Source records Start Marker

[config.mk]
export PLATFORM = sky130hd
export DESIGN_NAME = estacao_reserva_add
export DESIGN_NICKNAME = d
export VERILOG_FILES = /design/src/rtl/tomasulo_pkg.sv /design/src/rtl/unidade_soma.sv /design/src/rtl/estacao_reserva_add.sv
export SDC_FILE = /design/constraint.sdc
export NUM_CORES = 1
export LEC_CHECK = 0
export CORE_MARGIN = 2
export CORE_UTILIZATION = 37
export DETAILED_ROUTE_END_ITERATION = 16
export DONT_BUFFER_PORTS = 1
export GPL_TIMING_DRIVEN = 0
export HOLD_SLACK_MARGIN = 0.08
export PLACE_DENSITY = 0.59
export SLEW_MARGIN = 20
export SYNTH_ARGS = -nofsm -noshare
export SYNTH_HDL_FRONTEND = slang
export SYNTH_SLANG_ARGS = --single-unit
[constraint.sdc]
create_clock -name Clock -period 2.33 [get_ports Clock]
set_clock_uncertainty 0.15 [all_clocks]
set_input_delay 0.233 -clock Clock [delete_from_list [all_inputs] [get_ports Clock]]
set_output_delay 0.233 -clock Clock [all_outputs]
set_load 0.005 [all_outputs]
[src/rtl/tomasulo_pkg.sv]
// Shared Tomasulo definitions: tag values, operand marker, opcodes, station state encoding
// and the CDB snoop match used by the reservation stations.
package tomasulo_pkg;

    localparam int unsigned DATA_W = 16;
    localparam int unsigned TAG_W  = 3;
    localparam int unsigned OP_W   = 3;
    localparam int unsigned CNT_W  = 4;

    localparam logic [TAG_W-1:0] FREE_REGISTER    = 3'd0;
    localparam logic [TAG_W-1:0] RES_STATION_ADD1 = 3'd1;
    localparam logic [TAG_W-1:0] RES_STATION_ADD2 = 3'd2;

    localparam logic [DATA_W-1:0] Vj_Vk_sem_valor = 16'hFFF0;

    localparam logic [OP_W-1:0] OP_ADD = 3'd0;
    localparam logic [OP_W-1:0] OP_SUB = 3'd1;

    typedef enum logic [1:0] {
        LIVRE     = 2'd0,
        ESPERA    = 2'd1,
        EXECUTA   = 2'd2,
        RESULTADO = 2'd3
    } rs_state_e;

    typedef struct packed {
        logic [OP_W-1:0]   op;
        logic [DATA_W-1:0] vj;
        logic [DATA_W-1:0] vk;
        logic [TAG_W-1:0]  qj;
        logic [TAG_W-1:0]  qk;
    } rs_entry_t;

    // A pending operand is satisfied by a broadcast from another station carrying its tag.
    function automatic logic cdb_hit(input logic [TAG_W-1:0] q,
                                     input logic [TAG_W-1:0] own,
                                     input logic             valid,
                                     input logic [TAG_W-1:0] tag);
        return valid && (q != FREE_REGISTER) && (q == tag) && (q != own);
    endfunction

endpackage

[src/rtl/unidade_soma.sv]
// Combinational 16-bit adder/subtractor. The subtract path exists only when RS_SUB_EN is
// defined; otherwise every operation is an add and the sub select is unused.
module unidade_soma
    import tomasulo_pkg::*;
(
    input  logic [DATA_W-1:0] a,
    input  logic [DATA_W-1:0] b,
    input  logic              sub,
    output logic [DATA_W-1:0] y_c
);

`ifdef RS_SUB_EN
    always_comb begin
        y_c = sub ? DATA_W'(a - b) : DATA_W'(a + b);
    end
`else
    logic unused_sub;
    assign unused_sub = sub;

    always_comb begin
        y_c = DATA_W'(a + b);
    end
`endif

endmodule

[src/rtl/estacao_reserva_add.sv]
// Single-entry add/sub reservation station: captures operands from dispatch or the CDB,
// executes for EXEC_LATENCY cycles, then holds its result on the CDB request until granted.
// Subtraction is built only with RS_SUB_EN defined (see unidade_soma).
module estacao_reserva_add
    import tomasulo_pkg::*;
#(
    parameter logic [TAG_W-1:0] TAG          = RES_STATION_ADD1,
    parameter int unsigned      EXEC_LATENCY = 2
) (
    input  logic              Clock,
    input  logic              Reset,
    input  logic              Enable,
    input  logic [OP_W-1:0]   Opcode,
    input  logic [DATA_W-1:0] Vj,
    input  logic [DATA_W-1:0] Vk,
    input  logic [TAG_W-1:0]  Qj,
    input  logic [TAG_W-1:0]  Qk,
    input  logic              CDB_Valid,
    input  logic [TAG_W-1:0]  CDB_Tag,
    input  logic [DATA_W-1:0] CDB_Data,
    input  logic              CDB_Grant,
    output logic              Ready,
    output logic              Result_Req,
    output logic [TAG_W-1:0]  Result_Tag,
    output logic [DATA_W-1:0] Result_Data
);

    localparam rs_entry_t ENTRY_RESET = '{
        op: OP_ADD,
        vj: Vj_Vk_sem_valor,
        vk: Vj_Vk_sem_valor,
        qj: FREE_REGISTER,
        qk: FREE_REGISTER
    };

    rs_state_e         state_q, state_d;
    rs_entry_t         ent_q, ent_d;
    logic [CNT_W-1:0]  cnt_q, cnt_d;
    logic              carga_q, carga_d;
    logic [DATA_W-1:0] result_q, result_d;
    logic              ready_q, ready_d;
    logic              req_q, req_d;

    logic              hit_in_j_c, hit_in_k_c;
    logic              hit_j_c, hit_k_c;
    logic              sub_sel_c;
    logic [DATA_W-1:0] soma_c;

    assign sub_sel_c = (ent_q.op == OP_SUB);

    unidade_soma u_soma (
        .a   (ent_q.vj),
        .b   (ent_q.vk),
        .sub (sub_sel_c),
        .y_c (soma_c)
    );

    // Snoop matches: incoming dispatch tags (forwarding) and already-latched tags.
    assign hit_in_j_c = cdb_hit(Qj, TAG, CDB_Valid, CDB_Tag);
    assign hit_in_k_c = cdb_hit(Qk, TAG, CDB_Valid, CDB_Tag);
    assign hit_j_c    = cdb_hit(ent_q.qj, TAG, CDB_Valid, CDB_Tag);
    assign hit_k_c    = cdb_hit(ent_q.qk, TAG, CDB_Valid, CDB_Tag);

    always_comb begin
        state_d  = state_q;
        ent_d    = ent_q;
        cnt_d    = cnt_q;
        carga_d  = 1'b0;
        result_d = result_q;

        case (state_q)
            LIVRE: begin
                if (Enable) begin
                    ent_d.op = Opcode;
                    ent_d.vj = hit_in_j_c ? CDB_Data : Vj;
                    ent_d.qj = hit_in_j_c ? FREE_REGISTER : Qj;
                    ent_d.vk = hit_in_k_c ? CDB_Data : Vk;
                    ent_d.qk = hit_in_k_c ? FREE_REGISTER : Qk;
                    if ((ent_d.qj == FREE_REGISTER) && (ent_d.qk == FREE_REGISTER)) begin
                        state_d = EXECUTA;
                        carga_d = 1'b1;
                    end else begin
                        state_d = ESPERA;
                    end
                end
            end
            ESPERA: begin
                if (hit_j_c) begin
                    ent_d.vj = CDB_Data;
                    ent_d.qj = FREE_REGISTER;
                end
                if (hit_k_c) begin
                    ent_d.vk = CDB_Data;
                    ent_d.qk = FREE_REGISTER;
                end
                if ((ent_d.qj == FREE_REGISTER) && (ent_d.qk == FREE_REGISTER)) begin
                    state_d = EXECUTA;
                    carga_d = 1'b1;
                end
            end
            EXECUTA: begin
                // First cycle in EXECUTA loads the counter; the result registers at count 0.
                if (carga_q) begin
                    cnt_d = CNT_W'(EXEC_LATENCY - 1);
                end else if (cnt_q == '0) begin
                    result_d = soma_c;
                    state_d  = RESULTADO;
                end else begin
                    cnt_d = cnt_q - CNT_W'(1);
                end
            end
            RESULTADO: begin
                if (CDB_Grant) begin
                    state_d = LIVRE;
                end
            end
            default: begin
                state_d = LIVRE;
            end
        endcase

        ready_d = (state_d == LIVRE);
        req_d   = (state_d == RESULTADO);
    end

    always_ff @(posedge Clock or negedge Reset) begin
        if (!Reset) begin
            state_q  <= LIVRE;
            ent_q    <= ENTRY_RESET;
            cnt_q    <= '0;
            carga_q  <= 1'b0;
            result_q <= '0;
            ready_q  <= 1'b1;
            req_q    <= 1'b0;
        end else begin
            state_q  <= state_d;
            ent_q    <= ent_d;
            cnt_q    <= cnt_d;
            carga_q  <= carga_d;
            result_q <= result_d;
            ready_q  <= ready_d;
            req_q    <= req_d;
        end
    end

    assign Ready       = ready_q;
    assign Result_Req  = req_q;
    assign Result_Tag  = TAG;
    assign Result_Data = result_q;

endmodule

==> results of run 1 <==
cell usage after synthesis, types with 6 or more instances:
master / n / area [um2]
nand2_1: 55 / 206
clkbuf_1: 10 / 37.5
mux2i_1: 32 / 320
ha_1: 17 / 213
a21oi_2: 15 / 131
a21oi_1: 17 / 85.1
nor2b_1: 6 / 37.5
dfrtp_1: 38 / 951
dfstp_2: 25 / 657
inv_1: 7 / 26.3
xnor2_1: 9 / 78.8
o21ai_0: 37 / 185
nor2_1: 22 / 82.6
xor2_1: 9 / 78.8
o21ai_1: 8 / 40.0
nand3_1: 10 / 50.1
worst paths after layout:
path	endpoint	slack (ns)
worst min register to register	ent_q[31]	0.32
max in group asynchronous	ent_q[27]	1.46
worst min-delay path	ent_q[4]	0.09
min in group asynchronous	ent_q[4]	0.27
worst max-delay path	Result_Data[4]	-0.02
worst max register to register	Result_Data[4]	-0.02
critical path, cell delays in order, from the launching register on:
cell,delay [ns]
dfrtp_1,0.42
ha_4,0.19
inv_2,0.06
fa_2,0.21
nor2b_2,0.05
buf_4,0.13
buf_4,0.12
buf_4,0.12
buf_4,0.12
buf_4,0.12
buf_4,0.12
o21ai_1,0.10
nand2b_1,0.08
xnor2_1,0.18
o21ai_1,0.07
cell usage in the layout, fill, tap and decap left out, types with 4 or more instances in the layout:
cell / synthesis / layout
buf_4: 5 / 16
o211ai_1: 4 / 4
dlygate4sd3_1: 0 / 71
a21oi_2: 15 / 18
a22o_1: 4 / 4
mux2i_1: 32 / 32
nand2_1: 55 / 55
nor2_1: 22 / 22
xor2_1: 9 / 9
dfrtp_1: 38 / 38
nand2b_1: 4 / 4
o31ai_1: 4 / 4
clkbuf_8: 0 / 9
nand3_1: 10 / 10
buf_2: 4 / 5
a21oi_1: 17 / 14
nor2b_1: 6 / 5
xnor2_1: 9 / 9
or3_1: 4 / 4
inv_1: 7 / 6
o21ai_0: 37 / 34
nor3_1: 5 / 5
dfstp_2: 25 / 25
o21ai_1: 8 / 11
ha_1: 17 / 14
a21o_1: 5 / 5
per-layer routing:
metal / vias to the layer above / track usage
met5: - / 0
met3: 16 / 0.0456
met2: 82 / 0.311
li1: 1637 / -
met1: 1553 / 0.239
met4: 0 / 0.0733
cell type report:
cell class                 instances  area [um2]  area share
multi-input combinational        315        2220       0.429
sequential                        63        1610       0.310
timing repair buffer              83         821       0.158
tap                              136         170      0.0328
buffer                            20         138      0.0265
clock buffer                      10         128      0.0246
clock inverter                     6        70.1      0.0135
inverter                           7        26.3     0.00507
stage by stage:
| step | setup slack, ns | TNS [ns] |
|---|---|---|
| 2_1_floorplan | 0.0498 | 0 |
| 3_3_place_gp | -0.229 | -1.28 |
| 3_5_place_dp | -0.275 | -0.871 |
| 4_1_cts | -0.0324 | -0.0567 |
| 5_1_grt | -0.113 | -0.630 |
| 6_report | -0.0237 | -0.0284 |
report_power, final:
| part | total, W | switching [W] | internal (W) |
|---|---|---|---|
| registers | 0.00218 | 0.000430 | 0.00175 |
| logic | 0.00410 | 0.00218 | 0.00192 |
| clock network | 0.000953 | 0.000455 | 0.000498 |
| total | 0.00724 | 0.00307 | 0.00417 |
logic make-up after synthesis:
family | count (synthesis) | share of synthesized area
flip-flops | 63 | 0.412
buffers and inverters | 30 | 0.0436
other | 2 | 0.00193
AO/OA/AOI/OAI | 117 | 0.201
XOR/XNOR | 18 | 0.0404
AND/OR/NAND/NOR | 126 | 0.157
multiplexers | 33 | 0.0850
adder cells (fa/ha/maj) | 18 | 0.0597
sequential cells by signal (all words and copies together), names as in the netlist:
name / count
cnt_q: 4
state_q: 2
Result_Req: 1
ent_q: 38
Result_Data: 16
Ready: 1
carga_q: 1
what timing repair did:
item	CTS	global route
endpoints found under the setup margin	13	31
endpoints found under the hold margin	106	3
gates resized for setup	6	26
pin swaps	4	6
hold buffers	71	1
setup buffers	9	2
==> flow_summary_export.csv, run 1 <==
group,metric,value,unit
setup_path,startpoint,"ent_q[22]",
drt,drc_errors,0,
die,core,10300,um2
clocking,clockRootBuffer,"clkbuf_8",
outcome,status,"complete, but fails checks",
drt,drt_iter0_drc,179,
timing,timing.final.ws_setup,-0.0237,ns
timing,tightest_slew,0.494,ns
worst_hold_path,hold_path_depth,2,
clocking,clk_pin_slew,0.07,ns
clocking,clkLatencyLatePin,0.36,ns
drt,drt_wl_total,10200,um
timing,setup_viol,2,
yosys,synth-async-reset-ratio,1.00,
worst_hold_path,holdCritStartpoint,"CDB_Valid",
finish,nFillCells,961,
setup_path,critPathMaxFanout,3,
yosys,ys_seq_area_frac,0.412,
timing,max_slew_margin,0.668,
yosys,syn_area,3900,um2
global_route,grt_pass1_wl,16600,um
placement,place_hpwl,7010,um
timing,worst_hold_slack,0.0930,ns
drt,wl_met2,4910,um
timing,max_freq,425,MHz
yosys,synthCells,407,
die,dieArea,11400,um2
timing,layout_min_cycle_time,2.35,ns
setup_path,critPathRequiredTime,2.43,ns
yosys,ys_ff_latch,63,
clocking,cts_htree_levels,3,
finish,num-nets-final,582,
drt,num_vias,3288,
drt,first_pass_iters,4,
yosys,synth-main-ff-cell,"dfrtp_1",
yosys,syn_area_per_cell,9.59,um2
yosys,synth_cell_types,60,
finish,postLayoutCellArea,5180,um2
finish,postLayoutCoreUtil,0.505,
drt,drtAntennaViolNets,0,
drt,wl_per_cell,15.9,um
setup_path,ff2ff_path_depth,14,
timing,drv_slew,0,
die,initial_core_util,0.380,
timing,fin_crit_sh,1.01,
die,die_h,107,um
setup_path,critPathLaunchType,"flip-flop",
placement,place_area,4080,um2
die,row_count,37,
setup_path,cp-end-kind,"flip-flop",
global_route,grt_pass1_vias,3319,
power,ir_worst_vdd,556,uV
outcome,violations,"setup timing",
setup_path,critPathKind,"flip-flop to flip-flop",
drt,wl_met1,4490,um
placement,dpl.cell_count,544,
yosys,yosys_warnings,0,
finish,final_cells,640,
setup_path,crit_arrival,2.46,ns
global_route,antenna_found_initial,0,
clocking,cts_tree,"built",
timing,rsz0062_at_grt,"yes",
placement,port_buffers,0,
clocking,cts.sinks,63,
global_route,grt_max_degree,64,
power,power.density,1400,nW/um2
power,p_total,0.00724,W
timing,hold_viol_final,0,
drt,met3_length,571,um
finish,antenna_cells,0,
yosys,synth_edf_count,0,
die,die_x,107,um
global_route,grt_util_all_layers,0.189,
die,io_pins,86,
worst_hold_path,hold_path_class,"primary input to flip-flop",
global_route,grt_overflow,0,
job,drv_cap,0,
finish,drive_gt1_frac,0.216,
finish,area_delta_synth_final,32.9,%
drt,top_layer_used,"met4",
clocking,clk_path_buf_depth,2,
clocking,cts_buffers,9,
setup_path,timing.rr.start,"ent_q[22]",
power,leakage,2.15,nW
drt,via_per_inst,5.14,
placement,finalWeightedCongestion,0.854,
No activity file was read; power rests on OpenSTA's default activity.
==> run 2: changes to the inputs <==
--- a/config.mk
+++ b/config.mk
@@ -12,6 +12,7 @@
 export GPL_TIMING_DRIVEN = 0
 export HOLD_SLACK_MARGIN = 0.08
 export PLACE_DENSITY = 0.59
+export SETUP_SLACK_MARGIN = 0.4
 export SLEW_MARGIN = 20
 export SYNTH_ARGS = -nofsm -noshare
 export SYNTH_HDL_FRONTEND = slang
==> flow_summary_export.csv, run 2 (synthesized netlist as in run 1, its figures left out) <==
group,metric,value,unit
drt,via_per_inst,5.29,
worst_hold_path,hold_path_class,"primary input to flip-flop",
clocking,clk_path_buf_depth,2,
drt,drc_errors,0,
die,dieArea,11400,um2
timing,hold_viol_final,0,
setup_path,crit_arrival,2.43,ns
finish,multi_input_area,2560,um2
global_route,grt_pass1_vias,3514,
outcome,status,"completed",
clocking,clk_pin_slew,0.08,ns
placement,port_buffers,0,
timing,drv_slew,0,
drt,drt_iter0_drc,173,
power,combPwrFrac,0.607,
timing,max_slew_margin,0.646,
global_route,grt_overflow,0,
finish,num-nets-final,597,
die,die_x,107,um
clocking,clockRootBuffer,"clkbuf_8",
clocking,cts_htree_levels,3,
timing,setup_viol,0,
drt,wl_per_cell,18.1,um
global_route,antenna_found_initial,0,
clocking,cts.sinks,63,
setup_path,critPathRequiredTime,2.46,ns
timing,layout_min_cycle_time,2.30,ns
finish,antenna_cells,0,
global_route,grt_util_all_layers,0.199,
drt,drtAntennaViolNets,0,
placement,place_hpwl,7140,um
timing,rsz0062_at_grt,"yes",
finish,final_cells,655,
finish,final_common_cell,"dlygate4sd3_1",
power,p_int,0.00495,W
finish,layout_common_cells,"60 x dlygate4sd3_1, 46 x nand2_1, 37 x dfrtp_1",
global_route,grt_max_degree,64,
placement,place_area,4130,um2
finish,regArea,1610,um2
power,leakage,2.37,nW
die,io_pins,86,
die,row_count,37,
setup_path,cp-end-kind,"flip-flop",
clocking,cts_buffers,9,
setup_path,critPathMaxFanout,3,
global_route,grt_pass1_wl,17600,um
finish,drive_gt1_frac,0.360,
power,sw_frac_of_total,0.425,
finish,nFillCells,868,
finish,largest_reg_flops,38,
timing,tightest_slew,0.530,ns
die,core,10300,um2
placement,finalWeightedCongestion,0.835,
timing,worst_hold_slack,0.0905,ns
job,drv_cap,0,
setup_path,critPathKind,"flip-flop to flip-flop",
clocking,cts_tree,"built",
power,ir_worst_vdd,521,uV
power,switchingPower,0.00367,W
drt,first_pass_iters,4,
drt,drt_wl_total,11800,um
die,initial_core_util,0.380,
finish,postLayoutCellArea,5840,um2
finish,area_delta_synth_final,49.6,%
power,seqPwrFrac,0.267,
finish,regMostFlops,"ent_q",
timing,max_freq,435,MHz
setup_path,critPathLaunchType,"flip-flop",
drt,num_vias,3465,
clocking,clkLatencyLatePin,0.35,ns
power,pwr-share-clk,0.125,
power,power.density,1480,nW/um2
die,die_h,107,um
timing,fin_crit_sh,0.987,
placement,dpl.cell_count,544,
run 2: final cells by class:
cell class,instances,share of cell area
multi-input cells,316,0.439
flip-flops and latches,63,0.276
repair buffers,94,0.165
plain buffers,23,0.0463
well taps,136,0.0292
clock buffers,10,0.0219
clock inverters,6,0.0161
inverters,7,0.00665
run 2: critical path, cell delays in order, from the launching register on:
cell       delay [ns]
dfrtp_1          0.42
ha_4             0.18
inv_2            0.04
fa_2             0.35
nor2b_2          0.15
o2111ai_2        0.16
nand2_2          0.13
a41oi_2          0.15
or4_1            0.42
nand3_1          0.09
run 2: power groups by stage:
stage          combinational (W)  sequential (W)  clock [W]
5_1_grt                  0.00567         0.00236    0.00114
3_5_place_dp             0.00357         0.00217          0
3_3_place_gp             0.00351         0.00215          0
4_1_cts                  0.00455         0.00218    0.00109
6_report                 0.00524         0.00230    0.00108
2_1_floorplan            0.00289         0.00203          0
run 2: metrics by stage:
step / setup TNS (ns) / setup slack (ns) / power (W) / utilization
after global routing: -0.0744 / -0.0450 / 0.00917 / 0.568
after detailed placement: -0.858 / -0.119 / 0.00575 / 0.402
after CTS: 0 / 0.0987 / 0.00782 / 0.533
final: 0 / 0.0306 / 0.00862 / 0.568
after global placement: -0.767 / -0.113 / 0.00566 / 0.402
after floorplan: 0 / 0.191 / 0.00493 / -
run 2: path summary, 6_finish.rpt:
check	endpoint	slack (ns)	cells past startpoint	start
min in group asynchronous	state_q[0]	0.31	2	Reset
max in group asynchronous	ent_q[14]	1.41	2	Reset
hold / removal	state_q[1]	0.09	2	Enable
setup / recovery	Result_Data[12]	0.03	9	ent_q[6]
setup reg to reg	Result_Data[12]	0.03	9	ent_q[6]
hold reg to reg	ent_q[31]	0.33	2	ent_q[31]
run 2: what timing repair did:
action	4_1_cts	5_1_grt
hold buffers	60	1
setup buffers	24	2
endpoints found under the hold margin	105	1
cloned	5	3
pin swaps	15	12
gates resized for setup	72	81
endpoints found under the setup margin	55	57
run 2: layer usage:
layer	track usage	wire length, um
met5	0	0
met4	0.0779	209
met3	0.0316	527
met2	0.344	6130
met1	0.250	4980
==> run 3: changes to the inputs <==
--- a/config.mk
+++ b/config.mk
@@ -11,7 +11,7 @@
 export DONT_BUFFER_PORTS = 1
 export GPL_TIMING_DRIVEN = 0
 export HOLD_SLACK_MARGIN = 0.08
-export PLACE_DENSITY = 0.59
+export PLACE_DENSITY = 0.57
 export SETUP_SLACK_MARGIN = 0.4
 export SLEW_MARGIN = 20
 export SYNTH_ARGS = -nofsm -noshare
==> constraint.sdc (replaced) <==
create_clock -name Clock -period 2.56 [get_ports Clock]
set_clock_uncertainty 0.15 [all_clocks]
set_input_delay 0.256 -clock Clock [delete_from_list [all_inputs] [get_ports Clock]]
set_output_delay 0.256 -clock Clock [all_outputs]
set_load 0.005 [all_outputs]
==> flow_summary_export.csv, run 3 (synthesized netlist as in run 1, its figures left out) <==
group,metric,value,unit
outcome,status,"completed",
clocking,clk_path_buf_depth,2,
finish,final_cells,633,
global_route,grt_pass1_wl,16900,um
timing,fin_crit_sh,0.913,
setup_path,crit_arrival,2.47,ns
setup_path,critPathKind,"flip-flop to flip-flop",
die,initial_core_util,0.380,
timing,final.setup.tns,0,ns
timing,rsz0062_at_grt,"yes",
clocking,clk_pin_slew,0.07,ns
die,die_x,107,um
worst_hold_path,hold_path_class,"primary input to flip-flop",
power,switchingPower,0.00288,W
die,io_pins,86,
drt,via_per_inst,5.19,
finish,antenna_cells,0,
clocking,clockRootBuffer,"clkbuf_8",
clocking,cts_buffers,9,
finish,largest_reg_flops,38,
placement,port_buffers,0,
drt,drt_iter0_drc,138,
power,pwr-share-clk,0.139,
timing,max_freq,428,MHz
timing,max_slew_margin,0.642,
finish,drive_gt1_frac,0.254,
placement,place_worst_setup_slack,0.130,ns
die,core,10300,um2
drt,drt_wl_total,10300,um
global_route,grt_use_met3,0.0456,
timing,hold_viol_final,0,
power,p_total,0.00687,W
power,sw_frac_of_total,0.419,
global_route,grt_use_met2,0.298,
placement,place_hpwl,7020,um
power,leakage,2.17,nW
setup_path,critPathLaunchType,"flip-flop",
power,power.density,1310,nW/um2
finish,area_delta_synth_final,34.6,%
timing,tightest_slew,0.532,ns
drt,drtAntennaViolNets,0,
drt,num_vias,3286,
setup_path,critPathRequiredTime,2.69,ns
power,p_int,0.00400,W
timing,layout_min_cycle_time,2.34,ns
clocking,cts.sinks,63,
drt,first_pass_iters,4,
finish,num-nets-final,575,
die,die_h,107,um
timing,drv_slew,0,
global_route,globalRouteMet1Util,0.255,
global_route,grt_max_degree,64,
timing,worst_hold_slack,0.112,ns
placement,dpl.cell_count,544,
die,row_count,37,
die,dieArea,11400,um2
job,drv_cap,0,
power,ir_worst_vdd,434,uV
placement,finalWeightedCongestion,0.872,
clocking,cts_htree_levels,3,
power,combPwrFrac,0.571,
setup_path,cp-end-kind,"flip-flop",
global_route,grt_pass1_vias,3394,
finish,final_common_cell,"dlygate4sd3_1",
setup_path,critPathMaxFanout,4,
timing,timing.final.ws_setup,0.222,ns
power,seqPwrFrac,0.290,
global_route,antenna_found_initial,0,
drt,wl_per_cell,16.2,um
global_route,grt_overflow,0,
clocking,clkLatencyLatePin,0.36,ns
drt,drc_errors,0,
finish,regMostFlops,"ent_q",
clocking,cts_tree,"built",
global_route,busiest_layer,"met2",
global_route,grt_util_all_layers,0.190,
finish,layout_common_cells,"60 x dlygate4sd3_1, 54 x nand2_1, 37 x dfrtp_1",
timing,setup_viol,0,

Source records End Marker

Try it. Above are the records; from them, give again exactly the lines from the one containing "export DETAILED_ROUTE_END_ITERATION = 16" to the one containing "package tomasulo_pkg;", both lines included, and nothing more.

Task response.
export DETAILED_ROUTE_END_ITERATION = 16
export DONT_BUFFER_PORTS = 1
export GPL_TIMING_DRIVEN = 0
export HOLD_SLACK_MARGIN = 0.08
export PLACE_DENSITY = 0.59
export SLEW_MARGIN = 20
export SYNTH_ARGS = -nofsm -noshare
export SYNTH_HDL_FRONTEND = slang
export SYNTH_SLANG_ARGS = --single-unit
[constraint.sdc]
create_clock -name Clock -period 2.33 [get_ports Clock]
set_clock_uncertainty 0.15 [all_clocks]
set_input_delay 0.233 -clock Clock [delete_from_list [all_inputs] [get_ports Clock]]
set_output_delay 0.233 -clock Clock [all_outputs]
set_load 0.005 [all_outputs]
[src/rtl/tomasulo_pkg.sv]
// Shared Tomasulo definitions: tag values, operand marker, opcodes, station state encoding
// and the CDB snoop match used by the reservation stations.
package tomasulo_pkg;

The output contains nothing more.